> **Directions for this task**: Within the data below, count the lines that include "IDLE" and give only the count.

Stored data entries
------------------------

===== src/rtl/stopwatch_pkg.sv =====
// Shared types and default parameters for the stopwatch controller slice.
package stopwatch_pkg;

    typedef enum logic [1:0] {
        IDLE  = 2'd0,
        RUN   = 2'd1,
        SPLIT = 2'd2,
        PAUSE = 2'd3
    } sw_state_e;

    localparam int unsigned DEF_DATA_WIDTH = 16;
    localparam int unsigned DEF_MAX        = 99;
    localparam int unsigned DEF_PRESCALE   = 4;
    localparam int unsigned DEF_LAP_DEPTH  = 4;

endpackage


===== src/rtl/stopwatch_ctrl_if.sv =====
// Button inputs and display/lap outputs of the stopwatch controller.
interface stopwatch_ctrl_if #(
    parameter int unsigned DATA_WIDTH = 16
);
    logic                  ss_btn;
    logic                  lap_btn;
    logic                  lap_rd;
    logic [DATA_WIDTH-1:0] count;
    logic [DATA_WIDTH-1:0] display;
    logic                  running;
    logic                  wrap;
    logic                  lap_valid;
    logic [DATA_WIDTH-1:0] lap_data;
    logic                  lap_full;

    modport master (
        output ss_btn, lap_btn, lap_rd,
        input  count, display, running, wrap, lap_valid, lap_data, lap_full
    );

    modport slave (
        input  ss_btn, lap_btn, lap_rd,
        output count, display, running, wrap, lap_valid, lap_data, lap_full
    );
endinterface


===== src/rtl/stopwatch_ctrl_lap_fifo.sv =====
// Show-ahead lap FIFO: dout presents the head whenever valid, zero when empty.
// A push into a full FIFO is dropped unless a pop happens in the same cycle.
module lap_fifo #(
    parameter int unsigned WIDTH = 16,
    parameter int unsigned DEPTH = 4
) (
    input  logic             clk,
    input  logic             resetn,
    input  logic             push,
    input  logic             pop,
    input  logic             flush,
    input  logic [WIDTH-1:0] din,
    output logic [WIDTH-1:0] dout,
    output logic             valid,
    output logic             full
);
    localparam int unsigned AW = $clog2(DEPTH);

    logic [WIDTH-1:0] mem [DEPTH];
    logic [AW-1:0]    rd_ptr;
    logic [AW-1:0]    wr_ptr;
    logic [AW:0]      used;
    logic             do_push;
    logic             do_pop;

    assign valid   = (used != '0);
    assign full    = (used == (AW+1)'(DEPTH));
    assign do_pop  = pop && valid;
    assign do_push = push && (!full || do_pop);
    assign dout    = valid ? mem[rd_ptr] : '0;

    // Pointer and occupancy bookkeeping; flush empties the FIFO.
    always_ff @(posedge clk or negedge resetn) begin
        if (!resetn) begin
            rd_ptr <= '0;
            wr_ptr <= '0;
            used   <= '0;
        end else if (flush) begin
            rd_ptr <= '0;
            wr_ptr <= '0;
            used   <= '0;
        end else begin
            if (do_pop)  rd_ptr <= rd_ptr + AW'(1);
            if (do_push) wr_ptr <= wr_ptr + AW'(1);
            case ({do_push, do_pop})
                2'b10:   used <= used + (AW+1)'(1);
                2'b01:   used <= used - (AW+1)'(1);
                default: used <= used;
            endcase
        end
    end

    // Storage write; contents beyond the occupancy window are don't-care.
    always_ff @(posedge clk) begin
        if (do_push && !flush) mem[wr_ptr] <= din;
    end
endmodule
### src/rtl/freq_meter_pkg.sv
// freq_meter_pkg: state encoding, default parameters and a clog2 helper
// shared by the gated frequency counter.
package freq_meter_pkg;

    typedef enum logic [1:0] {
        IDLE    = 2'd0,
        MEASURE = 2'd1,
        DONE    = 2'd2
    } state_t;

    localparam int unsigned GATE_CYCLES_DEF = 32'd33554432;
    localparam int          CNT_W_DEF       = 24;

    // Bits needed to hold 0..v-1, never less than one.
    function automatic int clog2(input longint unsigned v);
        int r;
        r = 0;
        while ((64'd1 << r) < v) r++;
        return (r < 1) ? 1 : r;
    endfunction

endpackage

### src/rtl/freq_meter_sync_rise.sv
// sync_rise: 2-FF synchronizer for an asynchronous input followed by a
// rising-edge detector, reusable for any asynchronous board input.
module sync_rise (
    input  logic fcrystal,
    input  logic rst_n,
    input  logic d,
    output logic rise
);

    logic s0, s1, prev;

    always_ff @(posedge fcrystal or negedge rst_n) begin
        if (!rst_n) begin
            s0   <= 1'b0;
            s1   <= 1'b0;
            prev <= 1'b0;
        end else begin
            s0   <= d;
            s1   <= s0;
            prev <= s1;
        end
    end

    assign rise = s1 & ~prev;

endmodule

### src/rtl/freq_meter.sv
// freq_meter: counts rising edges of fin over GATE_CYCLES fcrystal cycles
// and reports the saturated count with a one-cycle done strobe.
module freq_meter
    import freq_meter_pkg::*;
#(
    parameter int unsigned GATE_CYCLES = GATE_CYCLES_DEF,
    parameter int          CNT_W       = CNT_W_DEF
) (
    input  logic             fcrystal,
    input  logic             rst_n,
    input  logic             fin,
    input  logic             start,
    output logic             busy,
    output logic             done,
    output logic [CNT_W-1:0] count,
    output logic             ovf
);

    localparam int              GW   = clog2(64'(GATE_CYCLES));
    localparam logic [GW-1:0]   LAST = GW'(GATE_CYCLES - 1);
    localparam logic [CNT_W-1:0] MAX = '1;

    state_t           state;
    logic [GW-1:0]    gate;
    logic [CNT_W-1:0] edges, edges_nxt;
    logic             ovf_int, ovf_nxt, rise, sat;

    sync_rise u_sync (
        .fcrystal(fcrystal),
        .rst_n   (rst_n),
        .d       (fin),
        .rise    (rise)
    );

    assign sat       = edges == MAX;
    assign edges_nxt = (rise && !sat) ? edges + CNT_W'(1) : edges;
    assign ovf_nxt   = ovf_int | (rise & sat);

    // The last gate cycle's rise is folded into count/ovf so they are valid alongside done.
    always_ff @(posedge fcrystal or negedge rst_n) begin
        if (!rst_n) begin
            state   <= IDLE;
            gate    <= '0;
            edges   <= '0;
            ovf_int <= 1'b0;
            busy    <= 1'b0;
            done    <= 1'b0;
            count   <= '0;
            ovf     <= 1'b0;
        end else begin
            done <= 1'b0;
            case (state)
                IDLE: if (start) begin
                    state   <= MEASURE;
                    gate    <= '0;
                    edges   <= '0;
                    ovf_int <= 1'b0;
                    busy    <= 1'b1;
                end
                MEASURE: begin
                    gate    <= gate + GW'(1);
                    edges   <= edges_nxt;
                    ovf_int <= ovf_nxt;
                    if (gate == LAST) begin
                        state <= DONE;
                        done  <= 1'b1;
                        count <= edges_nxt;
                        ovf   <= ovf_nxt;
                    end
                end
                DONE: begin
                    state <= IDLE;
                    busy  <= 1'b0;
                end
                default: begin
                    state <= IDLE;
                    busy  <= 1'b0;
                end
            endcase
        end
    end

endmodule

------------------------

> **Answer**: 6